### [Activity]
Nothing but the lines holding the string "export" should appear in the answer. Copy them from the entries.

· · · ·

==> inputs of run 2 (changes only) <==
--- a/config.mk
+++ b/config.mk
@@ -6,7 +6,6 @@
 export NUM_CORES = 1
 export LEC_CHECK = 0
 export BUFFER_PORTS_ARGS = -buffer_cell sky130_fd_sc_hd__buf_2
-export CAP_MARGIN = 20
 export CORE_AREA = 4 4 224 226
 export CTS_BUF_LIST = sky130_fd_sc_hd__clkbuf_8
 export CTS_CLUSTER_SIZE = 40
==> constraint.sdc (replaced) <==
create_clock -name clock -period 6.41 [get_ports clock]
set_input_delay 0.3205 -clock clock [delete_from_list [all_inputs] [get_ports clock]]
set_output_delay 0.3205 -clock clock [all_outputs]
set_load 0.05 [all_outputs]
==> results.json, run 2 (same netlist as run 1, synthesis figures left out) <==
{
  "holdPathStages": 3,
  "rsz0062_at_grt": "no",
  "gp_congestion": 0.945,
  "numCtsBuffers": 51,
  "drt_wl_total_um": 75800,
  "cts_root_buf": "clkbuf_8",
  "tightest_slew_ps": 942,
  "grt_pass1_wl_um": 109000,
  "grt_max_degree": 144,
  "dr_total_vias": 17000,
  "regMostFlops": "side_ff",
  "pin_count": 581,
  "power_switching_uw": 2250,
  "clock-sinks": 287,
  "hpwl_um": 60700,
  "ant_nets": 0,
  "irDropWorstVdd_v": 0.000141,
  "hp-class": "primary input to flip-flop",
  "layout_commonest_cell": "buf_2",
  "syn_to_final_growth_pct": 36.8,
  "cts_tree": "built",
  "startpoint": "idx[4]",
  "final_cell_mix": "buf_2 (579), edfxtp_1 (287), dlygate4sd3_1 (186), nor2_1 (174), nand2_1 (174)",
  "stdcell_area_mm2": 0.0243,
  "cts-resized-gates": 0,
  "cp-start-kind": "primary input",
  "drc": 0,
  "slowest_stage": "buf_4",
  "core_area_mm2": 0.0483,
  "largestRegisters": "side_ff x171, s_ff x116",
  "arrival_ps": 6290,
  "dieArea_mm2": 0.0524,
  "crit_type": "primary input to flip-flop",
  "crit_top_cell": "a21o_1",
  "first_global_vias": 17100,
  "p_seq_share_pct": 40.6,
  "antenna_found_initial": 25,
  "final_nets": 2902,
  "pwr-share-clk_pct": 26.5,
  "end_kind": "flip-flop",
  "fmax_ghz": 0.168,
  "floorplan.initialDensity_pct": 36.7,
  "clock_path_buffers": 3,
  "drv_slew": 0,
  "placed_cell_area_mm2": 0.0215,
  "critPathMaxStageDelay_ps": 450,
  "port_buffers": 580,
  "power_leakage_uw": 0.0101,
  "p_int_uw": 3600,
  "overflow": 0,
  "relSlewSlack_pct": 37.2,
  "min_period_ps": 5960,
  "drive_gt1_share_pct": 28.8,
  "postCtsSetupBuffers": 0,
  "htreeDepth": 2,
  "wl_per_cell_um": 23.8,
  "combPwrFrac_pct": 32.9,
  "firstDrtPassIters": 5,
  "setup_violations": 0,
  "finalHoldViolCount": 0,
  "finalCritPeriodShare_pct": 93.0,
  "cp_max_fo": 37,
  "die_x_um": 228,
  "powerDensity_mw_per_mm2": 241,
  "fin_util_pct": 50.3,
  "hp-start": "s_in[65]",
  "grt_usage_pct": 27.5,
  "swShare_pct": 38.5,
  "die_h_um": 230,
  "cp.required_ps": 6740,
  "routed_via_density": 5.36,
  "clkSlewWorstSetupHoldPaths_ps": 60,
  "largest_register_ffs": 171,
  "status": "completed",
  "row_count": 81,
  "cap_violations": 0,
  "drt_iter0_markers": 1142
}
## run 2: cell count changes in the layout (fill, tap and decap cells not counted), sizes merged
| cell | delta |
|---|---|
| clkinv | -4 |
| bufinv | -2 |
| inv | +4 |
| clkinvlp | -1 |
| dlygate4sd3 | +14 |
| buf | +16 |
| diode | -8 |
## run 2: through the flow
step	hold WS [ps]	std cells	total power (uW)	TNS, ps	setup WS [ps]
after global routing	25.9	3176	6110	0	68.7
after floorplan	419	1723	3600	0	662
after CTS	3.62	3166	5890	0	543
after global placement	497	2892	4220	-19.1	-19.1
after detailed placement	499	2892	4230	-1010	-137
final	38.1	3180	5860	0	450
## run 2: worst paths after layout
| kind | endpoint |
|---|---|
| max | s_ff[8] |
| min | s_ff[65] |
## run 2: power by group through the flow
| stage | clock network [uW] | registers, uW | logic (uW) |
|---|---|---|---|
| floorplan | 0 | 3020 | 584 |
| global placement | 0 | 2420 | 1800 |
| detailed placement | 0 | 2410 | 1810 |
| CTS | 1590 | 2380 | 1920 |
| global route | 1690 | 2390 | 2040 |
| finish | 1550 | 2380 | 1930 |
**src/pdfsu_pkg.sv**
```systemverilog
// ----------------------------------------------------------------------------
// pdfsu_pkg
// Shared types, constants and helpers of the literal string unescape block.
// ----------------------------------------------------------------------------
package pdfsu_pkg;

   localparam int BYTE_W                   = 8;
   localparam int CFG_W                    = 15;
   localparam int PAREN_DEPTH_BITS_DEFAULT = 16;
   localparam int LENGTH_BITS_DEFAULT      = 15;
   localparam int QUEUE_DEPTH              = 4;

   localparam logic [CFG_W-1:0] MAX_LEN_RESET = 15'h7FFF;

   localparam logic [BYTE_W-1:0] CH_LF     = 8'h0A;
   localparam logic [BYTE_W-1:0] CH_CR     = 8'h0D;
   localparam logic [BYTE_W-1:0] CH_TAB    = 8'h09;
   localparam logic [BYTE_W-1:0] CH_BS     = 8'h08;
   localparam logic [BYTE_W-1:0] CH_FF     = 8'h0C;
   localparam logic [BYTE_W-1:0] CH_LPAREN = 8'h28;
   localparam logic [BYTE_W-1:0] CH_RPAREN = 8'h29;
   localparam logic [BYTE_W-1:0] CH_BSLASH = 8'h5C;
   localparam logic [BYTE_W-1:0] CH_N      = 8'h6E;
   localparam logic [BYTE_W-1:0] CH_R      = 8'h72;
   localparam logic [BYTE_W-1:0] CH_T      = 8'h74;
   localparam logic [BYTE_W-1:0] CH_B      = 8'h62;
   localparam logic [BYTE_W-1:0] CH_F      = 8'h66;

   typedef struct packed {
      logic [BYTE_W-1:0] in_byte;
      logic              end_of_buffer;
   } req_type;

   typedef struct packed {
      logic [BYTE_W-1:0] out_byte;
      logic              has_byte;
      logic              string_end;
      logic              closed_by_paren;
   } rsp_type;

   // up to two decoded bytes and an end marker for one input word
   typedef struct packed {
      logic [BYTE_W-1:0] data0;
      logic              has0;
      logic [BYTE_W-1:0] data1;
      logic              has1;
      logic              fin;
      logic              by_paren;
   } cmd_type;

   typedef struct packed {
      logic idle;
   } front_stat_type;

   typedef enum logic [4:0] {
      ESC_NORMAL = 5'b00001,
      ESC_BSLASH = 5'b00010,
      ESC_OCT1   = 5'b00100,
      ESC_OCT2   = 5'b01000,
      ESC_CR     = 5'b10000
   } esc_type;

   function automatic logic is_octal(input logic [BYTE_W-1:0] c);
      return c[7:3] == 5'b00110;
   endfunction

   function automatic logic [BYTE_W-1:0] escape_map(input logic [BYTE_W-1:0] c);
      logic [BYTE_W-1:0] r;
      case (c)
         CH_N:    r = CH_LF;
         CH_R:    r = CH_CR;
         CH_T:    r = CH_TAB;
         CH_B:    r = CH_BS;
         CH_F:    r = CH_FF;
         default: r = c;
      endcase
      return r;
   endfunction

endpackage

```
**src/pdf_literal_string_unescape_top.sv**
```systemverilog
// ----------------------------------------------------------------------------
// pdf_literal_string_unescape_top
// Decoder for the body of a PDF literal string, one raw byte per input word.
// ----------------------------------------------------------------------------
// The block takes one raw word per cycle whenever its four-entry command queue
// has room. Each input word yields zero to three result words (up to two
// decoded bytes and an end marker); the output stage sends one result word per
// cycle from a register while the receiver takes them, so the sustained rate
// is one input word per cycle as long as most input words give at most one
// result, and the output port bounds it otherwise. The first result word of
// an input word passes through the command queue and then the output
// register. The length limit register is written through the csr port, which
// never stalls, and applies from the next input word on.
module pdf_literal_string_unescape_top #(
   parameter int PAREN_DEPTH_BITS = pdfsu_pkg::PAREN_DEPTH_BITS_DEFAULT,
   parameter int LENGTH_BITS      = pdfsu_pkg::LENGTH_BITS_DEFAULT
) (
   input  logic                        clock,
   input  logic                        reset,
   input  logic                        req_valid,
   output logic                        req_ready,
   input  pdfsu_pkg::req_type          req_data,
   output logic                        rsp_valid,
   input  logic                        rsp_ready,
   output pdfsu_pkg::rsp_type          rsp_data,
   input  logic                        csr_valid,
   output logic                        csr_ready,
   input  logic [pdfsu_pkg::CFG_W-1:0] csr_data
);
   import pdfsu_pkg::*;

   logic           q_full, q_empty, q_push, q_pop;
   cmd_type        q_in, q_head;
   front_stat_type front_stat;

   assign csr_ready = 1'b1;

   pdfsu_front #(
      .PAREN_DEPTH_BITS (PAREN_DEPTH_BITS),
      .LENGTH_BITS      (LENGTH_BITS)
   ) u_front (
      .clock     (clock),
      .reset     (reset),
      .req_valid (req_valid),
      .req_ready (req_ready),
      .req_data  (req_data),
      .csr_valid (csr_valid && csr_ready),
      .csr_data  (csr_data),
      .q_full    (q_full),
      .cmd_push  (q_push),
      .cmd_data  (q_in),
      .stat      (front_stat)
   );

   pdfsu_queue u_queue (
      .clock     (clock),
      .reset     (reset),
      .push      (q_push),
      .push_data (q_in),
      .pop       (q_pop),
      .full      (q_full),
      .empty     (q_empty),
      .head      (q_head)
   );

   pdfsu_back u_back (
      .clock     (clock),
      .reset     (reset),
      .empty     (q_empty),
      .head      (q_head),
      .pop       (q_pop),
      .rsp_valid (rsp_valid),
      .rsp_ready (rsp_ready),
      .rsp_data  (rsp_data)
   );

   a_no_push_when_full : assert property (@(posedge clock) disable iff (reset)
      !(q_push && q_full))
      else $error("command pushed into full queue");

   a_clear_after_end : assert property (@(posedge clock) disable iff (reset)
      req_valid && req_ready && req_data.end_of_buffer |=> front_stat.idle)
      else $error("string state not cleared after buffer end");

   a_no_pop_when_empty : assert property (@(posedge clock) disable iff (reset)
      q_pop |-> !q_empty)
      else $error("command popped from empty queue");

   a_quiet_after_reset : assert property (@(posedge clock)
      $past(reset) |-> !rsp_valid)
      else $error("result word shown right after reset");

endmodule

```
**src/pdfsu_front.sv**
```systemverilog
// ----------------------------------------------------------------------------
// pdfsu_front
// Escape, nesting and length tracking; an input word makes at most one command.
// ----------------------------------------------------------------------------
module pdfsu_front #(
   parameter int PAREN_DEPTH_BITS = pdfsu_pkg::PAREN_DEPTH_BITS_DEFAULT,
   parameter int LENGTH_BITS      = pdfsu_pkg::LENGTH_BITS_DEFAULT
) (
   input  logic                       clock,
   input  logic                       reset,
   input  logic                       req_valid,
   output logic                       req_ready,
   input  pdfsu_pkg::req_type         req_data,
   input  logic                       csr_valid,
   input  logic [pdfsu_pkg::CFG_W-1:0] csr_data,
   input  logic                       q_full,
   output logic                       cmd_push,
   output pdfsu_pkg::cmd_type         cmd_data,
   output pdfsu_pkg::front_stat_type  stat
);
   import pdfsu_pkg::*;

   localparam int CW = (LENGTH_BITS > CFG_W) ? LENGTH_BITS : CFG_W;
   localparam logic [CW-1:0] COUNT_MAX = CW'((64'd1 << LENGTH_BITS) - 64'd1);
   localparam logic [PAREN_DEPTH_BITS-1:0] DEPTH_MAX = '1;

   logic [CFG_W-1:0]            max_len_ff;
   esc_type                     mode_ff, mode_in;
   logic [PAREN_DEPTH_BITS-1:0] depth_ff, depth_in;
   logic [BYTE_W-1:0]           code_ff, code_in;
   logic [LENGTH_BITS-1:0]      count_ff;

   logic [BYTE_W-1:0] c;
   logic [BYTE_W-1:0] code_shift;
   logic [BYTE_W-1:0] b0;
   logic              e0, e1, v0, v1, run_norm, closed, fin, accept;
   logic [CW-1:0]     lim, cnt0, cnt1, cnt2;

   assign accept    = req_valid && !q_full;
   assign req_ready = !q_full;
   assign c         = req_data.in_byte;
   assign code_shift = {code_ff[4:0], c[2:0]};

   always_comb begin
      mode_in  = ESC_NORMAL;
      code_in  = code_ff;
      e0       = 1'b0;
      b0       = code_ff;
      run_norm = 1'b0;
      unique case (mode_ff) inside
         ESC_BSLASH: begin
            if (is_octal(c)) begin
               code_in = {5'b0, c[2:0]};
               mode_in = ESC_OCT1;
            end else if (c == CH_CR) begin
               mode_in = ESC_CR;
            end else begin
               e0 = (c != CH_LF);
               b0 = escape_map(c);
            end
         end
         ESC_OCT1, ESC_OCT2: begin
            if (is_octal(c)) begin
               code_in = code_shift;
               if (mode_ff == ESC_OCT2) begin
                  e0 = 1'b1;
                  b0 = code_shift;
               end else begin
                  mode_in = ESC_OCT2;
               end
            end else begin
               e0       = 1'b1;
               run_norm = 1'b1;
            end
         end
         ESC_CR:  run_norm = (c != CH_LF);
         default: run_norm = 1'b1;
      endcase

      depth_in = depth_ff;
      closed   = 1'b0;
      e1       = 1'b0;
      if (run_norm) begin
         if (c == CH_RPAREN) begin
            if (depth_ff == '0) begin
               closed = 1'b1;
            end else begin
               depth_in = depth_ff - PAREN_DEPTH_BITS'(1);
               e1       = 1'b1;
            end
         end else if (c == CH_LPAREN) begin
            if (depth_ff != DEPTH_MAX) depth_in = depth_ff + PAREN_DEPTH_BITS'(1);
            e1 = 1'b1;
         end else if (c == CH_BSLASH) begin
            mode_in = ESC_BSLASH;
         end else begin
            e1 = 1'b1;
         end
      end

      lim  = (CW'(max_len_ff) < COUNT_MAX) ? CW'(max_len_ff) : COUNT_MAX;
      cnt0 = CW'(count_ff);
      v0   = e0 && (cnt0 < lim);
      cnt1 = cnt0 + CW'(v0);
      v1   = e1 && (cnt1 < lim);
      cnt2 = cnt1 + CW'(v1);
      fin  = closed || req_data.end_of_buffer;
   end

   assign cmd_data.data0    = b0;
   assign cmd_data.has0     = v0;
   assign cmd_data.data1    = c;
   assign cmd_data.has1     = v1;
   assign cmd_data.fin      = fin;
   assign cmd_data.by_paren = closed;
   assign cmd_push          = accept && (v0 || v1 || fin);

   assign stat.idle = (mode_ff == ESC_NORMAL) && (depth_ff == '0) && (count_ff == '0);

   always_ff @(posedge clock) begin
      if (reset) begin
         max_len_ff <= MAX_LEN_RESET;
      end else if (csr_valid) begin
         max_len_ff <= csr_data;
      end
   end

   always_ff @(posedge clock) begin
      if (reset) begin
         mode_ff  <= ESC_NORMAL;
         depth_ff <= '0;
         code_ff  <= '0;
         count_ff <= '0;
      end else if (accept) begin
         if (fin) begin
            mode_ff  <= ESC_NORMAL;
            depth_ff <= '0;
            code_ff  <= '0;
            count_ff <= '0;
         end else begin
            mode_ff  <= mode_in;
            depth_ff <= depth_in;
            code_ff  <= code_in;
            count_ff <= cnt2[LENGTH_BITS-1:0];
         end
      end
   end

endmodule

```
**src/pdfsu_queue.sv**
```systemverilog
// ----------------------------------------------------------------------------
// pdfsu_queue
// Short command queue between the decode front and the output back end.
// ----------------------------------------------------------------------------
module pdfsu_queue (
   input  logic               clock,
   input  logic               reset,
   input  logic               push,
   input  pdfsu_pkg::cmd_type push_data,
   input  logic               pop,
   output logic               full,
   output logic               empty,
   output pdfsu_pkg::cmd_type head
);
   import pdfsu_pkg::*;

   localparam int PTR_W = $clog2(QUEUE_DEPTH);

   cmd_type           entries_ff [QUEUE_DEPTH];
   logic [PTR_W-1:0]  wr_ptr_ff, rd_ptr_ff;
   logic [PTR_W:0]    count_ff;

   assign full  = (count_ff == (PTR_W+1)'(QUEUE_DEPTH));
   assign empty = (count_ff == '0);
   assign head  = entries_ff[rd_ptr_ff];

   always_ff @(posedge clock) begin
      if (push) entries_ff[wr_ptr_ff] <= push_data;
   end

   always_ff @(posedge clock) begin
      if (reset) begin
         wr_ptr_ff <= '0;
         rd_ptr_ff <= '0;
         count_ff  <= '0;
      end else begin
         if (push) wr_ptr_ff <= wr_ptr_ff + PTR_W'(1);
         if (pop)  rd_ptr_ff <= rd_ptr_ff + PTR_W'(1);
         count_ff <= count_ff + (PTR_W+1)'(push) - (PTR_W+1)'(pop);
      end
   end

endmodule

```
**src/pdfsu_back.sv**
```systemverilog
// ----------------------------------------------------------------------------
// pdfsu_back
// Split each command into registered result words, one per cycle unless stalled.
// ----------------------------------------------------------------------------
module pdfsu_back (
   input  logic               clock,
   input  logic               reset,
   input  logic               empty,
   input  pdfsu_pkg::cmd_type head,
   output logic               pop,
   output logic               rsp_valid,
   input  logic               rsp_ready,
   output pdfsu_pkg::rsp_type rsp_data
);
   import pdfsu_pkg::*;

   logic [2:0] done_ff, done_in;
   logic [2:0] slots, pend, pick;
   logic       rsp_valid_ff, load;
   rsp_type    rsp_data_ff, rsp_in;

   assign slots = empty ? 3'b000 : {head.fin, head.has1, head.has0};
   assign pend  = slots & ~done_ff;
   assign pick  = pend & (~pend + 3'd1);
   assign load  = (!rsp_valid_ff || rsp_ready) && (pend != 3'b000);

   always_comb begin
      rsp_in = '0;
      if (pick[0]) begin
         rsp_in.out_byte = head.data0;
         rsp_in.has_byte = 1'b1;
      end else if (pick[1]) begin
         rsp_in.out_byte = head.data1;
         rsp_in.has_byte = 1'b1;
      end else begin
         rsp_in.string_end      = 1'b1;
         rsp_in.closed_by_paren = head.by_paren;
      end
      done_in = done_ff | pick;
      pop     = load && (done_in == slots);
   end

   always_ff @(posedge clock) begin
      if (reset) begin
         done_ff      <= '0;
         rsp_valid_ff <= 1'b0;
      end else begin
         if (load) done_ff <= pop ? 3'b000 : done_in;
         if (load) begin
            rsp_valid_ff <= 1'b1;
         end else if (rsp_ready) begin
            rsp_valid_ff <= 1'b0;
         end
      end
   end

   always_ff @(posedge clock) begin
      if (load) rsp_data_ff <= rsp_in;
   end

   assign rsp_valid = rsp_valid_ff;
   assign rsp_data  = rsp_data_ff;

endmodule

```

· · · ·

### [Reply]
 export NUM_CORES = 1
 export LEC_CHECK = 0
 export BUFFER_PORTS_ARGS = -buffer_cell sky130_fd_sc_hd__buf_2
-export CAP_MARGIN = 20
 export CORE_AREA = 4 4 224 226
 export CTS_BUF_LIST = sky130_fd_sc_hd__clkbuf_8
 export CTS_CLUSTER_SIZE = 40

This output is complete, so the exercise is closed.